» ENTRIES SUPPLIED:

==> src/rtl/bmem_arbiter.sv <==
// Two-client line-memory arbiter: icache reads and dcache reads/writebacks share one bmem port.
// Build option BMEM_ARB_RR_EN: round-robin between clients; undefined gives fixed dcache priority.
module bmem_arbiter #(
  parameter int LINE_W = 256,
  parameter int ADDR_W = 32
) (
  input  logic              clk,
  input  logic              rst,
  // icache client
  input  logic [ADDR_W-1:0] i_addr,
  input  logic              i_read,
  output logic [LINE_W-1:0] i_rdata,
  output logic              i_resp,
  // dcache client
  input  logic [ADDR_W-1:0] d_addr,
  input  logic              d_read,
  input  logic              d_write,
  input  logic [LINE_W-1:0] d_wdata,
  output logic [LINE_W-1:0] d_rdata,
  output logic              d_resp,
  // memory port
  output logic [ADDR_W-1:0] bmem_addr,
  output logic              bmem_read,
  output logic              bmem_write,
  output logic [LINE_W-1:0] bmem_wdata,
  input  logic [LINE_W-1:0] bmem_rdata,
  input  logic              bmem_resp
);

  localparam int OFF_W = $clog2(LINE_W / 8);
  localparam logic [ADDR_W-1:0] LINE_MASK = ~(ADDR_W'((1 << OFF_W) - 1));

  typedef enum logic [1:0] {IDLE, SERVE_I, SERVE_D, DONE} state_t;

  state_t            state_q, state_d;
  logic [ADDR_W-1:0] addr_q, addr_d;
  logic [LINE_W-1:0] wdata_q, wdata_d;
  logic              read_q, read_d;
  logic              write_q, write_d;
  logic [LINE_W-1:0] i_rdata_q, i_rdata_d;
  logic [LINE_W-1:0] d_rdata_q, d_rdata_d;
  logic              i_resp_q, i_resp_d;
  logic              d_resp_q, d_resp_d;

  logic              d_req;
  logic              pick_dcache;
  logic [ADDR_W-1:0] sel_addr;

  assign d_req = d_read | d_write;

`ifdef BMEM_ARB_RR_EN
  // last_grant_q = 1 means the dcache was granted most recently
  logic last_grant_q, last_grant_d;
  assign pick_dcache = d_req && (!i_read || !last_grant_q);
`else
  assign pick_dcache = d_req;
`endif

  assign sel_addr = (pick_dcache ? d_addr : i_addr) & LINE_MASK;

  always_ff @(posedge clk) begin
    if (rst) begin
      state_q   <= IDLE;
      addr_q    <= '0;
      wdata_q   <= '0;
      read_q    <= 1'b0;
      write_q   <= 1'b0;
      i_rdata_q <= '0;
      d_rdata_q <= '0;
      i_resp_q  <= 1'b0;
      d_resp_q  <= 1'b0;
`ifdef BMEM_ARB_RR_EN
      last_grant_q <= 1'b0;
`endif
    end else begin
      state_q   <= state_d;
      addr_q    <= addr_d;
      wdata_q   <= wdata_d;
      read_q    <= read_d;
      write_q   <= write_d;
      i_rdata_q <= i_rdata_d;
      d_rdata_q <= d_rdata_d;
      i_resp_q  <= i_resp_d;
      d_resp_q  <= d_resp_d;
`ifdef BMEM_ARB_RR_EN
      last_grant_q <= last_grant_d;
`endif
    end
  end

  always_comb begin
    state_d   = state_q;
    addr_d    = addr_q;
    wdata_d   = wdata_q;
    read_d    = read_q;
    write_d   = write_q;
    i_rdata_d = i_rdata_q;
    d_rdata_d = d_rdata_q;
    i_resp_d  = 1'b0;
    d_resp_d  = 1'b0;
`ifdef BMEM_ARB_RR_EN
    last_grant_d = last_grant_q;
`endif
    unique case (state_q)
      IDLE: begin
        if (d_req || i_read) begin
          addr_d = sel_addr;
`ifdef BMEM_ARB_RR_EN
          last_grant_d = pick_dcache;
`endif
          if (pick_dcache) begin
            // a writeback wins over a read when both strobes are raised
            state_d = SERVE_D;
            read_d  = !d_write;
            write_d = d_write;
            wdata_d = d_wdata;
          end else begin
            state_d = SERVE_I;
            read_d  = 1'b1;
            write_d = 1'b0;
          end
        end
      end
      SERVE_I: begin
        if (bmem_resp) begin
          read_d    = 1'b0;
          write_d   = 1'b0;
          i_rdata_d = bmem_rdata;
          i_resp_d  = 1'b1;
          state_d   = DONE;
        end
      end
      SERVE_D: begin
        if (bmem_resp) begin
          if (read_q) begin
            d_rdata_d = bmem_rdata;
          end
          read_d   = 1'b0;
          write_d  = 1'b0;
          d_resp_d = 1'b1;
          state_d  = DONE;
        end
      end
      DONE: begin
        state_d = IDLE;
      end
      default: begin
        state_d = IDLE;
      end
    endcase
  end

  assign bmem_addr  = addr_q;
  assign bmem_wdata = wdata_q;
  assign bmem_read  = read_q;
  assign bmem_write = write_q;
  assign i_rdata    = i_rdata_q;
  assign d_rdata    = d_rdata_q;
  assign i_resp     = i_resp_q;
  assign d_resp     = d_resp_q;

endmodule
==> config.mk <==
export PLATFORM = sky130hd
export DESIGN_NAME = bmem_arbiter
export DESIGN_NICKNAME = d
export VERILOG_FILES = /design/src/rtl/bmem_arbiter.sv
export SDC_FILE = /design/constraint.sdc
export NUM_CORES = 2
export LEC_CHECK = 0
export CAP_MARGIN = 20
export CORE_AREA = 2 2 535 537
export DETAILED_ROUTE_END_ITERATION = 12
export DIE_AREA = 0 0 537 539
export PLACE_DENSITY_LB_ADDON = 0.08
export SLEW_MARGIN = 5
export SYNTH_ARGS = -nofsm -noshare
export SYNTH_HDL_FRONTEND = slang
export SYNTH_SLANG_ARGS = --single-unit
export TNS_END_PERCENT = 100
==> constraint.sdc <==
create_clock -name clk -period 4.5 [get_ports clk]
set_clock_uncertainty 0.15 [all_clocks]
set_input_delay 0.9 -clock clk [delete_from_list [all_inputs] [get_ports clk]]
set_output_delay 0.9 -clock clk [all_outputs]
set_load 0.1 [all_outputs]
==> run_results.csv <==
group,metric,value,unit
sta,whs,0.301,ns
floorplanning,start_util,0.0977,
min_path,hold-path-endpoint,"bmem_wdata[26]$_SDFFE_PP0P_",
layout,area_growth,79.3,%
min_path,hp-start,"bmem_wdata[26]$_SDFFE_PP0P_",
sta,finalMaxSlewViolations,0,
clock_tree,clockBufferDepth,4,
pwr,ir_drop,0.315,mV
sta,finalCritPeriodShare,0.819,
route,avgViaCountPerCell,3.32,
logic_synthesis,netlist_area,27800,um2
logic_synthesis,yosys_warnings,0,
placement,port_buffers,1370,
pwr,finalPower,0.0310,W
worst_setup_path,crit_path_start_kind,"flip-flop",
global_routing,grt_max_degree,127,
clock_tree,tritoncts,"done",
status,outcome,"finished clean",
global_routing,grt_pass1_vias,28933,
floorplanning,die_width,537,um
logic_synthesis,avgSynthCellArea,7.94,um2
global_routing,grt_overflow,0,
layout,drive_gt1_frac,0.0694,
sta,worst_slack,0.816,ns
worst_setup_path,r2r_setup_slack,2.23,ns
placement,hpwl,154000,um
min_path,min_path_cells,2,
clock_tree,h-tree-depth,3,
logic_synthesis,synth_top_cell_by_area,"dfxtp_1",
global_routing,use_met3,0.0631,
global_routing,use_met2,0.224,
clock_tree,clk-insertion-delay-late,0.79,ns
worst_setup_path,r2r_cells,6,
floorplanning,row_count,196,
worst_setup_path,reg2reg_to,"d_rdata[134]$_SDFFE_PP0P_",
clock_tree,cts-root-buf,"clkbuf_16",
sta,fmax,271,MHz
worst_setup_path,arrival,2.63,ns
route,wl_per_cell,23.0,um
logic_synthesis,yosysTopAreaCellShare,0.578,
route,drt-total-wl,200000,um
worst_setup_path,cp_cell_sequence,"clkdlybuf4s50_1",
floorplanning,core,284000,um2
floorplanning,io_pins,1386,
route,first_pass_iters,5,
clock_tree,cts_buffers,119,
layout,final_cell_mix,"nand2_1, clkdlybuf4s50_1, dfxtp_1, a21oi_1, clkbuf_16",
floorplanning,die_y,539,um
sta,hold_viol_final,0,
sta,rsz0062_at_grt,"no",
sta,worstMarginPinSlew,1.23,ns
placement,gp_congestion,0.791,
logic_synthesis,synth.distinct_cells,29,
worst_setup_path,critical-path-max-stage-delay,1.29,ns
logic_synthesis,ys_ff_latch,801,
worst_setup_path,path_buf_inv,1,
route,final_antenna_net_count,0,
clock_tree,holdBufCountCts,0,
sta,maxSlewHeadroom,0.177,
sta,setup_viol,0,
worst_setup_path,critPathCaptureType,"output port",
layout,finalCoreUtilization,0.175,
logic_synthesis,ys_seq_area_frac,0.578,
worst_setup_path,critPathTopFamily,"buffers and inverters",
pwr,powerDensity,622,nW/um2
placement,dp_slack,1.06,ns
run,drv_cap,0,
worst_setup_path,path_class,"flip-flop to output port",
route,drc_errors,0,
sta,timing.final.crit_period,3.68,ns
clock_tree,cts_resized,0,
worst_setup_path,slowest_stage,"clkdlybuf4s50_1",
clock_tree,clock-sinks,801,
floorplanning,die_area,289000,um2
global_routing,antenna_found_initial,80,
clock_tree,clk_pin_slew_worst_paths,0.06,ns
min_path,worstHoldPathType,"flip-flop to flip-flop",
global_routing,top_usage_layer,"met2",
route,first_iter_violations,1178,
layout,nets,5395,
logic_synthesis,synth.area.top_cells,"dfxtp_1, nand2_1, a21oi_1",
layout,final_common_cell,"nand2_1",
global_routing,grt_pass1_wl,265000,um
global_routing,met1_usage,0.150,
clock_tree,cts_setup_buffers,0,
route,via_count,28835,
layout,num-fill-cells,31969,
global_routing,grtUsageTotal,0.132,
logic_synthesis,syn_inst,3495,
pwr,power.leakage,16.6,nW
sta,finalSetupTns,0,ns
worst_setup_path,cp.required,3.45,ns
worst_setup_path,r2r_start,"state_q[0]$_SDFFE_PP0P_",
worst_setup_path,crit_path_max_fanout,2,
power breakdown:
group | internal [W] | leakage, nW | total [W] | switching [W]
Clock | 0.00560 | 1.85 | 0.00938 | 0.00378
Combinational | 0.00286 | 8.26 | 0.0130 | 0.0102
Sequential | 0.00803 | 6.52 | 0.00856 | 0.000529
Total | 0.0165 | 16.6 | 0.0310 | 0.0145
logic make-up after synthesis:
kind of cell | synth area share
flip-flops | 0.578
other | 0.000135
AND/OR/NAND/NOR | 0.210
buffers and inverters | 0.0478
AO/OA/AOI/OAI | 0.152
adder cells (fa/ha/maj) | 0.00225
multiplexers | 0.0101
layout make-up:
type,count,area (um2),share of cell area
inverter,3,11.3,0.000226
tap,3762,4710,0.0946
multi-input combinational,2422,10500,0.210
sequential,801,16000,0.322
clock buffer,192,3580,0.0720
antenna,27,67.6,0.00136
clock inverter,18,209,0.00420
timing repair buffer,1461,14700,0.295
Yosys cell counts:
| cell | instances |
|---|---|
| nand2_1 | 1538 |
| and3_1 | 2 |
| nor2_1 | 3 |
| a211oi_1 | 1 |
| nor3_1 | 1 |
| o31a_1 | 1 |
| buf_2 | 92 |
| ha_1 | 5 |
| a22oi_1 | 1 |
| or4_1 | 1 |
| buf_1 | 20 |
| and2_1 | 1 |
| nand3_1 | 1 |
| a21oi_1 | 796 |
| nor4b_1 | 1 |
| buf_4 | 47 |
| o21a_1 | 3 |
| mux2i_1 | 28 |
| nor2b_1 | 1 |
| clkbuf_1 | 114 |
| a31o_2 | 1 |
| a2111oi_2 | 1 |
| nor3b_1 | 1 |
| dfxtp_1 | 801 |
| o21ai_1 | 9 |
| inv_1 | 3 |
| conb_1 | 1 |
| o21ai_0 | 20 |
| a21o_1 | 1 |
metal layers:
metal / part of all wire / routed length, um / vias up
met5: 0.0019 / 382 / -
met4: 0.019 / 3740 / 60
met3: 0.11 / 21300 / 261
met2: 0.48 / 95000 / 964
met1: 0.40 / 79400 / 13605
li1: - / - / 13945
flip-flops by register name, indices dropped and copies added (netlist names):
| signal | flops |
|---|---|
| bmem_wdata | 256 |
| state_q | 2 |
| i_rdata | 256 |
| d_resp | 1 |
| i_resp | 1 |
| bmem_write | 1 |
| bmem_read | 1 |
| bmem_addr | 27 |
| d_rdata | 256 |
worst max-delay path by stage:
stage,startpoint,endpoint,cells after the start
3_5_place_dp,bmem_resp,d_rdata[134]$_SDFFE_PP0P_,5
5_1_grt,bmem_wdata[83]$_SDFFE_PP0P_,bmem_wdata[83],1
3_3_place_gp,bmem_resp,d_rdata[47]$_SDFFE_PP0P_,6
4_1_cts,bmem_wdata[83]$_SDFFE_PP0P_,bmem_wdata[83],1
2_1_floorplan,bmem_read$_SDFFE_PP0P_,d_rdata[215]$_SDFFE_PP0P_,5
6_report,bmem_wdata[83]$_SDFFE_PP0P_,bmem_wdata[83],1
stage by stage:
stage	instance area (um2)	std cells
after floorplan	27800	3499
after global placement	45800	8443
after detailed placement	45900	8449
after CTS	49700	8659
after global routing	49700	8664
final	49800	8686
Power figures use the tool's default switching activity.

» TASK BRIEF:
A single number, please: the count of lines above that contain the string "default".

» ANSWER TO THIS PROBLEM:
2